The report, Employer Branding Now, is a comprehensive review of what leading organizations around the world are doing to become more successful in connecting with the talent they need. Without giving away the store, the following graph shows how overall investments in recruitment channels are shifting. No surprise that investments in social channels are increasing, along with employee referral programs and alumni networks. On the other side of the coin, it’s probably not surprising that print advertising is sinking rapidly. And while you may have thought job boards were dead, that just isn’t the case. But check out the third-party recruiter channel. Are you surprised?

Universum EBnow

Food for thought here, I think!

The report is the outcome of a yearly survey of approximately 2,500 employer branding managers from around the world. The respondents represent a wide range of industries, and include 100 of the FORTUNE 500.

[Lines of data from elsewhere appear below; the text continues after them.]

File: config.mk
export PLATFORM = sky130hd
export DESIGN_NAME = fetch_unit
export DESIGN_NICKNAME = d
export VERILOG_FILES = /design/src/rtl/fetch_unit.sv
export SDC_FILE = /design/constraint.sdc
export NUM_CORES = 1
export LEC_CHECK = 0
export ABC_AREA = 1
export CAP_MARGIN = 20
export CORE_MARGIN = 10
export CORE_UTILIZATION = 43
export DETAILED_ROUTE_END_ITERATION = 7
export HOLD_SLACK_MARGIN = 0.06
export PLACE_DENSITY = 0.85
export RECOVER_POWER = 100
export SLEW_MARGIN = 20
export SYNTH_ARGS = -nofsm -noshare
export SYNTH_HDL_FRONTEND = slang
export SYNTH_SLANG_ARGS = --single-unit
File: constraint.sdc
create_clock -name CLK -period 4.81 [get_ports CLK]
set_input_delay 0.962 -clock CLK [delete_from_list [all_inputs] [get_ports CLK]]
set_output_delay 0.962 -clock CLK [all_outputs]
set_load 0.005 [all_outputs]
File: src/rtl/fetch_unit.sv
// fetch_unit: PC, instruction-memory req/ack read, and IR for the multicycle core.
// Ports: CLK/RST_N, FETCH_REQ/PCWRITE/PC_SEL + targets in; IMEM_* handshake; PC, PC_PLUS4, IR, OPCODE, status out.
module fetch_unit #(
    parameter logic [31:0] RESET_VECTOR = 32'h0000_0000,
    parameter int          TIMEOUT      = 15
) (
    input  logic        CLK,
    input  logic        RST_N,
    input  logic        FETCH_REQ,
    input  logic        PCWRITE,
    input  logic [1:0]  PC_SEL,
    input  logic [31:0] JALR_TGT,
    input  logic [31:0] BRANCH_TGT,
    input  logic [31:0] JAL_TGT,
    output logic [31:0] IMEM_ADDR,
    output logic        IMEM_REQ,
    input  logic        IMEM_ACK,
    input  logic [31:0] IMEM_DATA,
    output logic [31:0] PC,
    output logic [31:0] PC_PLUS4,
    output logic [31:0] IR,
    output logic [6:0]  OPCODE,
    output logic        IR_VALID,
    output logic        FETCH_BUSY,
    output logic        MISALIGN,
    output logic        ERR
);

    typedef enum logic {
        IDLE,
        WAIT
    } state_t;

    localparam logic [7:0]  TO_LIMIT = 8'(TIMEOUT);
    localparam logic [31:0] NOP      = 32'h0000_0013;

    state_t      state;
    logic [7:0]  cnt;
    logic [7:0]  cnt_nxt;
    logic [31:0] target;

    assign PC_PLUS4  = PC + 32'd4;
    assign IMEM_ADDR = PC;
    assign OPCODE    = IR[6:0];
    assign cnt_nxt   = cnt + 8'd1;

    always_comb begin
        target = PC_PLUS4;
        unique case (PC_SEL)
            2'd0: target = PC_PLUS4;
            2'd1: target = JALR_TGT;
            2'd2: target = BRANCH_TGT;
            2'd3: target = JAL_TGT;
        endcase
    end

    always_ff @(posedge CLK or negedge RST_N) begin
        if (!RST_N) begin
            state      <= IDLE;
            PC         <= RESET_VECTOR;
            IR         <= NOP;
            IR_VALID   <= 1'b0;
            IMEM_REQ   <= 1'b0;
            FETCH_BUSY <= 1'b0;
            MISALIGN   <= 1'b0;
            ERR        <= 1'b0;
            cnt        <= 8'd0;
        end else begin
            MISALIGN <= 1'b0;
            unique case (state)
                IDLE: begin
                    if (PCWRITE) begin
                        if (target[1:0] == 2'b00) begin
                            PC       <= target;
                            IR_VALID <= 1'b0;
                        end else begin
                            MISALIGN <= 1'b1;
                        end
                    end
                    // Fetch reads IMEM_ADDR=PC, so a same-cycle PC write is
                    // naturally the address fetched.
                    if (FETCH_REQ) begin
                        state      <= WAIT;
                        IMEM_REQ   <= 1'b1;
                        FETCH_BUSY <= 1'b1;
                        IR_VALID   <= 1'b0;
                        cnt        <= 8'd0;
                    end
                end
                WAIT: begin
                    if (PCWRITE) begin
                        ERR <= 1'b1;
                    end
                    if (IMEM_ACK) begin
                        IR         <= IMEM_DATA;
                        IR_VALID   <= 1'b1;
                        IMEM_REQ   <= 1'b0;
                        FETCH_BUSY <= 1'b0;
                        state      <= IDLE;
                    end else begin
                        cnt <= cnt_nxt;
                        if (cnt_nxt == TO_LIMIT) begin
                            IMEM_REQ   <= 1'b0;
                            FETCH_BUSY <= 1'b0;
                            ERR        <= 1'b1;
                            state      <= IDLE;
                        end
                    end
                end
            endcase
        end
    end

endmodule
; Word-level counts from Yosys, hierarchy flattened
; Cells that the tools add are included.
[totals]
out_inout_bits = 140
regBits = 77
wordCells = 51
in_bits = 135
[op_classes]
n_mux = 23
reduce_logical = 7
bitwise_logic = 1
n_eq_ne = 10
addsub = 2
[ops]
columns = cell, count
row1 = 32-bit case mux with 4 select lines, 1
row2 = "32-bit by 3-bit adder with 32-bit output, second input constant", 1
row3 = 1-bit 2-to-1 mux, 16
row4 = 8-bit 2-to-1 mux, 2
row5 = 8-bit case mux with 2 select lines, 1
row6 = "8-bit by 1-bit adder with 8-bit output, second input constant", 1
row7 = "8-bit by 4-bit equality test with 1-bit output, second input constant", 1
row8 = "2-bit != test, second input constant", 3
row9 = "3-bit != test, second input constant", 2
row10 = 1-bit case mux with 2 select lines, 3
row11 = 2-bit AND reduction, 3
row12 = 3-bit AND reduction, 2
row13 = "2-bit equality test, second input constant", 2
row14 = 2-bit zero test, 2
row15 = "3-bit by 2-bit != test with 1-bit output, second input constant", 1
row16 = "2-bit by 1-bit equality test with 1-bit output, second input constant", 1
row17 = 1-bit NOT, 1

; Depth between registers and ports, before layout
; Gate-level depths: netlist of run 1.
[depth]
word_depth = 7
depth_mapped = 11
depth_no_buf = 11

; Worst setup path after synthesis of run 1
; No wires, ideal clock.
[synth_path]
path_type = flip-flop to output port
startpoint = reg PC[2], in the netlist IMEM_ADDR[2]
endpoint = out PC_PLUS4[20]
path_slack_ns = 2.456
n_path_buf = 0
path_stages_with_launch = 10
t_arrival_ns = 1.392
path_cell_list = dfrtp_1 > ha_1 > nand2_1 > nor2_2 > nand2_2 > nor2_1 > nand2_1 > nor2_1 > nand2_1 > nand2_1
[synth_via]
elab_chain_cells = 1
[synth_lines]
columns = item, line
row1 = "start, declared", 19  ; output logic [31:0] PC,
row2 = "start signal, assigned", 74  ; PC <= target;
row3 = 32-bit by 3-bit adder with 32-bit output, 42  ; assign PC_PLUS4 = PC + 32'd4;
row4 = "end, declared", 20  ; output logic [31:0] PC_PLUS4,
; Every way passes these cells.

; Final worst setup path of run 1
[layout_path]
startpoint = in PC_SEL[1]
endpoint = reg PC[9], in the netlist IMEM_ADDR[9]
[layout_via]
elab_chain_cells = 4
[layout_lines]
columns = item, line
row1 = "start, declared", 11  ; input logic [1:0] PC_SEL,
row2 = 2-bit equality test (tied with other cells), 49  ; unique case (PC_SEL)
row3 = 32-bit case mux with 4 select lines (*), 49
row4 = 2-bit zero test, 73  ; if (target[1:0] == 2'b00) begin
row5 = 3-bit AND reduction (no source line), --
; Mark *: on every way between the ends. The rest lies on a longest branch, timed or not.
; A chain may end at the register's enable or synchronous reset.

==> impl_metrics.ini, run 1 <==
[clock_tree]
clkTransAtPathRegs_ns = 0.06
cts-root-buf = sky130_fd_sc_hd__clkbuf_16
numClockSinks = 77
holdBufCountCts = 0
cts_max_path_buffers = 2
clock_tree_from_tritoncts = built
tritoncts.num_buffers = 9
clk_latency_worst_skew_pair_ns = 0.33
post_cts.repair.setup_buffers = 0
cts.repair.resized = 0
number_of_levels_the_h_tree_was_split_into = 3

[global_route]
grt_pass1_wl_mm = 30.8
gr-total-overflow = 0
grt_start_max_net_pins = 78
gr-usage-all-layers = 0.232
first_global_vias = 5786
initial_antenna_violation_count = 1

[sta]
worst_slew_margin_rel = -0.327
max_clock_freq_mhz = 256
setup_viol = 0
hold_viol_final = 0
post-route-min-period_ns = 3.90
unrepaired_setup_endpoints_after_global_routing = false
fin_ws_ns = 0.911
slew_violations = 102
final.setup_skew_ns = 0.00427
max_slew.worst_pin.slew_ns = 1.99
timing.setup.tns_ns = 0
post-route-period-util = 0.811

[synthesis]
synth_edf_count = 0
yosysWarnings = 0
yosys.cell_types.count = 38
sequential_cell_area_fraction_in_the_yosys_report = 0.374
netlist_instances = 764
post_synth.cell_area_avg_sq_um = 6.76
async_flop_share = 1.00
synthFlopType = sky130_fd_sc_hd__dfrtp_1
synth.ff_latch_count = 77
synthesis.nets = 902
netlist_area_sq_mm = 0.00516

[placement]
buffer_ports.inserted = 274
dpl.cell_count = 1119
dp.final_hpwl_mm = 16.5
place_ws_ns = 1.41
gp_congestion = 0.939

[status]
outcome = finished, violations left
violations_in_the_final_reports = max-capacitance violations, max-slew violations

[layout]
syn_to_final_growth_pct = 53.2
drive_above_1_share = 0.0313
mostFrequentLayoutCells = sky130_fd_sc_hd__nand2_1 (342), sky130_fd_sc_hd__clkdlybuf4s50_1 (137), sky130_fd_sc_hd__dlygate4sd3_1 (136)
fin_util = 0.684
final_common_cell = sky130_fd_sc_hd__nand2_1
finish.net_count = 1125
layoutNonFillerInstCount = 1136
layout.filler_cells = 985

[drt]
post_drt_wl_per_cell_um = 18.1
remaining_design_rule_violation_count = 0
route.antenna.remaining_nets = 0
drt-total-wl_mm = 20.5
route.vias.total = 5750
via_per_inst = 5.06
drt_iter0_markers = 491
drtPass1Iterations = 5

[worst_setup_path]
timing.critical_path.from_type = input pin
critPathMaxStageDelay_ns = 1.43
r2r-end = IR_VALID$_DFFE_PN0P_
required_ns = 4.93
arrival_ns = 4.02
cp_slowest_cell = sky130_fd_sc_hd__a21boi_1
crit-reg2reg-launch = state$_DFF_PN0_
crit_buf_inv = 2
timing_worst_setup_path_type = in2reg
cp-startpoint = PC_SEL[1]
crit_cells = 6
crit_fanout = 23
cp-end-kind = register
reg2reg_slack_ns = 1.74
worst_r2r_path_depth = 5
cp-endpoint = IMEM_ADDR[9]$_DFFE_PN0P_
top_cell_family_by_delay_on_the_critical_path = compound AO/OA/AOI/OAI gates
critical_path.cell_chain = dlygate4sd3_1, nor2_4, inv_1, nand4_4, a21boi_1, o21ai_0

[floorplanning]
chipHeight_um = 130
core-area_sq_mm = 0.0116
initial_utilization = 0.446
ios = 275
die_x_um = 130
die_area_sq_mm = 0.0168
std_cell_rows = 39

[power]
power.density_cell_area_mw_per_mm2 = 383
p_total_w = 0.00303
p_leak_nw = 3.71
ir_worst_vdd_v = 0.000238

[min_path]
min_path_type = reg2reg

[job]
drv.max_cap_violation_count = 2
-- stage by stage --
stage | hold slack (ns) | instance area, sq um
final | 0.475 | 7910
after global routing | 0.492 | 7910
after CTS | 0.478 | 7950
after global placement | 0.462 | 7650
after detailed placement | 0.465 | 7650
after floorplan | 0.465 | 5160
-- cells in the mapped netlist, drive strengths merged, types with 2 or more instances --
| master | n | area, sq um |
|---|---|---|
| nand3b | 5 | 37.5 |
| o21ai | 28 | 148 |
| nand4 | 11 | 83.8 |
| dfstp | 3 | 78.8 |
| nor2 | 86 | 369 |
| inv | 44 | 165 |
| a21oi | 10 | 50.1 |
| a22o | 4 | 35.0 |
| a2bb2oi | 2 | 17.5 |
| xnor2 | 3 | 26.3 |
| nand3 | 59 | 295 |
| a221oi | 8 | 70.1 |
| buf | 57 | 430 |
| ha | 3 | 37.5 |
| nor3 | 2 | 10.0 |
| nand2 | 342 | 1290 |
| xor2 | 7 | 68.8 |
| clkbuf | 9 | 33.8 |
| dfrtp | 74 | 1850 |
-- worst min-delay path by stage --
stage / to / depth (start not counted) / from / slack, ns
finish: IR[1]$_DFFE_PN1P_ / 2 / IR[1]$_DFFE_PN1P_ / 0.47
floorplan: IR[0]$_DFFE_PN1P_ / 2 / IR[0]$_DFFE_PN1P_ / 0.46
detailed placement: IR[16]$_DFFE_PN0P_ / 2 / IR[16]$_DFFE_PN0P_ / 0.47
global route: IR[0]$_DFFE_PN1P_ / 2 / IR[0]$_DFFE_PN1P_ / 0.49
CTS: IR[1]$_DFFE_PN1P_ / 2 / IR[1]$_DFFE_PN1P_ / 0.48
global placement: IR[16]$_DFFE_PN0P_ / 2 / IR[16]$_DFFE_PN0P_ / 0.46
-- sequential cells by signal, summed over array words and instances (netlist names) --
name and flops:
ERR 1, IMEM_ADDR 32, FETCH_BUSY 1, IR 32, MISALIGN 1, cnt 8
state 1, IR_VALID 1
-- worst register-to-register path, stage by stage, from the launching register on --
cell and delay (ns):
sky130_fd_sc_hd__dfrtp_1 0.45, sky130_fd_sc_hd__nand2_1 0.09, sky130_fd_sc_hd__clkbuf_1 1.01, sky130_fd_sc_hd__inv_1 0.86, sky130_fd_sc_hd__o21ai_0 0.38, sky130_fd_sc_hd__nor2_1 0.08
-- report_power, final --
group / leakage, nW / switching, W / internal [W] / total [W]
logic: 2.60 / 0.000565 / 0.000730 / 0.00129
clock network: 0.146 / 0.000269 / 0.000417 / 0.000686
registers: 0.965 / 0.000230 / 0.000818 / 0.00105
-- final cells by class --
cell class	instances	area (sq um)	share of cell area
Timing Repair Buffer	278	2760	0.349
Multi-Input combinational cell	577	2560	0.324
Clock buffer	11	243	0.0307
Antenna cell	1	2.50	0.000316
Tap cell	143	179	0.0226
Inverter	44	165	0.0209
Clock inverter	5	60.1	0.00759
Sequential cell	77	1930	0.244
-- metal layers --
layer,vias up,track usage,part of all wire
met5,-,0,0
met4,0,0.0668,0.019
met3,31,0.0893,0.11
met2,249,0.410,0.50
met1,2643,0.254,0.38
li1,2827,-,-
-- cells by family (layout without fill, tap and decap cells) --
kind of cell    Yosys count  count (layout)  synth area share
other cells               0               1                 0
xor+xnor                 10              10            0.0184
buf+inv                 110             338             0.122
fa+ha+maj                 3               3           0.00727
simple gates            507             507             0.407
compound gates           57              57            0.0715
flops                    77              77             0.374
No activity file was read; power rests on OpenSTA's default activity.
==> run 2, diff against run 1 <==
--- a/config.mk
+++ b/config.mk
@@ -8,10 +8,10 @@
 export ABC_AREA = 1
 export CAP_MARGIN = 20
 export CORE_MARGIN = 10
-export CORE_UTILIZATION = 43
+export CORE_UTILIZATION = 40
 export DETAILED_ROUTE_END_ITERATION = 7
 export HOLD_SLACK_MARGIN = 0.06
-export PLACE_DENSITY = 0.85
+export PLACE_DENSITY = 0.8
 export RECOVER_POWER = 100
 export SLEW_MARGIN = 20
 export SYNTH_ARGS = -nofsm -noshare
==> constraint.sdc (replaced) <==
create_clock -name CLK -period 4 [get_ports CLK]
set_input_delay 0.8 -clock CLK [delete_from_list [all_inputs] [get_ports CLK]]
set_output_delay 0.8 -clock CLK [all_outputs]
set_load 0.005 [all_outputs]
==> impl_metrics.ini, run 2 (synthesized netlist as in run 1, its figures left out) <==
[floorplanning]
die_area_sq_mm = 0.0178
std_cell_rows = 41
chipHeight_um = 134
initial_utilization = 0.409
die_x_um = 134
ios = 275
core-area_sq_mm = 0.0126

[clock_tree]
cts-root-buf = sky130_fd_sc_hd__clkbuf_16
tritoncts.num_buffers = 9
cts_max_path_buffers = 2
cts.repair.resized = 0
number_of_levels_the_h_tree_was_split_into = 3
clkTransAtPathRegs_ns = 0.06
numClockSinks = 77
clk_latency_worst_skew_pair_ns = 0.34
holdBufCountCts = 0
clock_tree_from_tritoncts = built
post_cts.repair.setup_buffers = 0

[worst_setup_path]
r2r-end = IMEM_ADDR[20]$_DFFE_PN0P_
crit_fanout = 7
arrival_ns = 2.70
critPathMaxStageDelay_ns = 0.58
top_cell_family_by_delay_on_the_critical_path = simple AND/OR/NAND/NOR gates
worst_r2r_path_depth = 10
timing.critical_path.from_type = register
required_ns = 3.20
crit_buf_inv = 1
cp_slowest_cell = sky130_fd_sc_hd__dlygate4sd3_1
critical_path.cell_chain = ha_1, nand3_1, nor2_1, nand3_1, or2_1, nand2_1, dlygate4sd3_1
reg2reg_slack_ns = 1.86
cp-end-kind = output pin
cell_seen_most_often_among_critical_path_stages = sky130_fd_sc_hd__nand3_1
timing_worst_setup_path_type = reg2out
crit-reg2reg-launch = IMEM_ADDR[2]$_DFFE_PN0P_

[sta]
timing.setup.tns_ns = 0
slew_violations = 78
unrepaired_setup_endpoints_after_global_routing = false
hold_viol_final = 0
final.setup_skew_ns = 0.00382
post-route-min-period_ns = 3.50
setup_viol = 0
worst_slew_margin_rel = -0.292
max_clock_freq_mhz = 286
max_slew.worst_pin.slew_ns = 1.94
post-route-period-util = 0.874

[power]
power_switching_share = 0.349
comb_power_share = 0.421
seqPwrFrac = 0.341
internal_power_w = 0.00241
clock_power_share = 0.239
ir_worst_vdd_v = 0.000269
switchingPower_w = 0.00129
power.density_cell_area_mw_per_mm2 = 465
p_leak_nw = 3.72

[drt]
remaining_design_rule_violation_count = 0
route.antenna.remaining_nets = 0
via_per_inst = 4.95
drt_iter0_markers = 461
route.vias.total = 5772
drt-total-wl_mm = 20.3
post_drt_wl_per_cell_um = 17.4
drtPass1Iterations = 5

[layout]
layoutNonFillerInstCount = 1166
layout.filler_cells = 1170
final_common_cell = sky130_fd_sc_hd__nand2_1
finish.net_count = 1125
syn_to_final_growth_pct = 54.4
mostFrequentLayoutCells = sky130_fd_sc_hd__nand2_1 (342), sky130_fd_sc_hd__clkdlybuf4s50_1 (139), sky130_fd_sc_hd__dlygate4sd3_1 (134)
drive_above_1_share = 0.0343

[placement]
dp.final_hpwl_mm = 16.4
gp_congestion = 0.911
dpl.cell_count = 1148
buffer_ports.inserted = 274

[min_path]
min_path_type = reg2reg
hold-path-cell-count = 2
hold_path_startpoint = IR[25]$_DFFE_PN0P_
hold_path_end = IR[25]$_DFFE_PN0P_

[job]
drv.max_cap_violation_count = 1

[global_route]
grt_pass1_wl_mm = 32.0
gr-usage-all-layers = 0.223
initial_antenna_violation_count = 3
first_global_vias = 5920
gr-total-overflow = 0
grt_start_max_net_pins = 78

[status]
outcome = finished, violations left
violations_in_the_final_reports = max-capacitance violations, max-slew violations
run 2: changes by cell type in the layout (fill, tap and decap cells not counted), sizes merged:
cell           previous run  this run
bufinv                    1         2
inv                      44        45
clkdlybuf4s50           137       139
diode                     1         2
clkbuf                   13        11
dlygate4sd3             136       134
buf                       3         4
clkinv                    3         2
run 2: power by group through the flow:
stage	combinational (W)	clock, W	sequential (W)
6_report	0.00156	0.000884	0.00126
5_1_grt	0.00173	0.000925	0.00130
4_1_cts	0.00175	0.000893	0.00127
3_5_place_dp	0.00174	0	0.00128
3_3_place_gp	0.00172	0	0.00128
2_1_floorplan	0.000714	0	0.00122
run 2: worst max path at each step:
stage                        startpoint                        end  slack (ns)  cells past startpoint
6_report       IMEM_ADDR[2]$_DFFE_PN0P_               PC_PLUS4[16]        0.50                      7
5_1_grt                       PC_SEL[1]  IMEM_ADDR[13]$_DFFE_PN0P_        0.29                      7
4_1_cts        IMEM_ADDR[2]$_DFFE_PN0P_               PC_PLUS4[20]        0.62                     10
3_5_place_dp                  PC_SEL[1]  IMEM_ADDR[26]$_DFFE_PN0P_        0.71                      9
3_3_place_gp                  PC_SEL[1]  IMEM_ADDR[20]$_DFFE_PN0P_        0.81                      9
2_1_floorplan  IMEM_ADDR[2]$_DFFE_PN0P_               PC_PLUS4[20]        1.81                      9
run 2: cell type report:
type	instances	area [sq um]	share of cell area
inverters	44	165	0.0207
diodes	2	5.00	0.000628
well taps	172	215	0.0270
multi-input cells	577	2570	0.322
flip-flops and latches	77	1930	0.242
clock buffers	10	229	0.0287
repair buffers	278	2770	0.347
clock inverters	6	86.3	0.0108
run 2: per-layer routing:
layer	wire length, um	part of all wire	vias to the layer above	GRT usage
li1	-	-	2842	-
met1	7620	0.38	2635	0.246
met2	10000	0.50	267	0.381
met3	2190	0.11	28	0.0917
met4	416	0.021	0	0.0732
met5	0	0	-	0
run 2: worst register-to-register path, stage by stage (launching register included):
cell                      delay [ns]
sky130_fd_sc_hd__dfrtp_1        0.51
sky130_fd_sc_hd__ha_1           0.27
sky130_fd_sc_hd__nand2_1        0.07
sky130_fd_sc_hd__nor2_1         0.23
sky130_fd_sc_hd__nand2_1        0.19
sky130_fd_sc_hd__nor2_1         0.33
sky130_fd_sc_hd__nand3_1        0.13
sky130_fd_sc_hd__nand2_1        0.10
sky130_fd_sc_hd__nand3_1        0.08
sky130_fd_sc_hd__nand2_1        0.07
sky130_fd_sc_hd__nand2_1        0.05
run 2: per-stage QoR:
| stage | total power [W] | instance area [sq um] | hold WS [ns] | util | setup WS, ns |
|---|---|---|---|---|---|
| after global routing | 0.00395 | 7960 | 0.493 | 0.631 | 0.286 |
| after floorplan | 0.00193 | 5160 | 0.465 | - | 1.81 |
| final | 0.00370 | 7970 | 0.472 | 0.631 | 0.503 |
| after detailed placement | 0.00302 | 7680 | 0.465 | 0.609 | 0.708 |
| after global placement | 0.00300 | 7680 | 0.461 | 0.609 | 0.813 |
| after CTS | 0.00391 | 8000 | 0.479 | 0.634 | 0.619 |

The actionable insights that conclude the report give helpful direction to those in the thick of employer branding activation, as well as those just starting to work on their EVP:

  1. Create closer alignment between employer brand priorities and talent priorities.

  2. Fully leverage the power of EVPs to deliver greater employer brand focus and impact.

  3. Balance brand consistency with talent segmentation and local targeting.

  4. Invest in quality social media content (no longer a side order, now the meat of the day).

  5. Invest in analytics – effective employer brand strategies are increasingly numbers driven.

The report is delivered in a colorful and easy to read eBook format. It’s a good read with attractive and easily understood graphs and data points. You can get it here.

 

Full disclosure: I chair Universum’s North America Board.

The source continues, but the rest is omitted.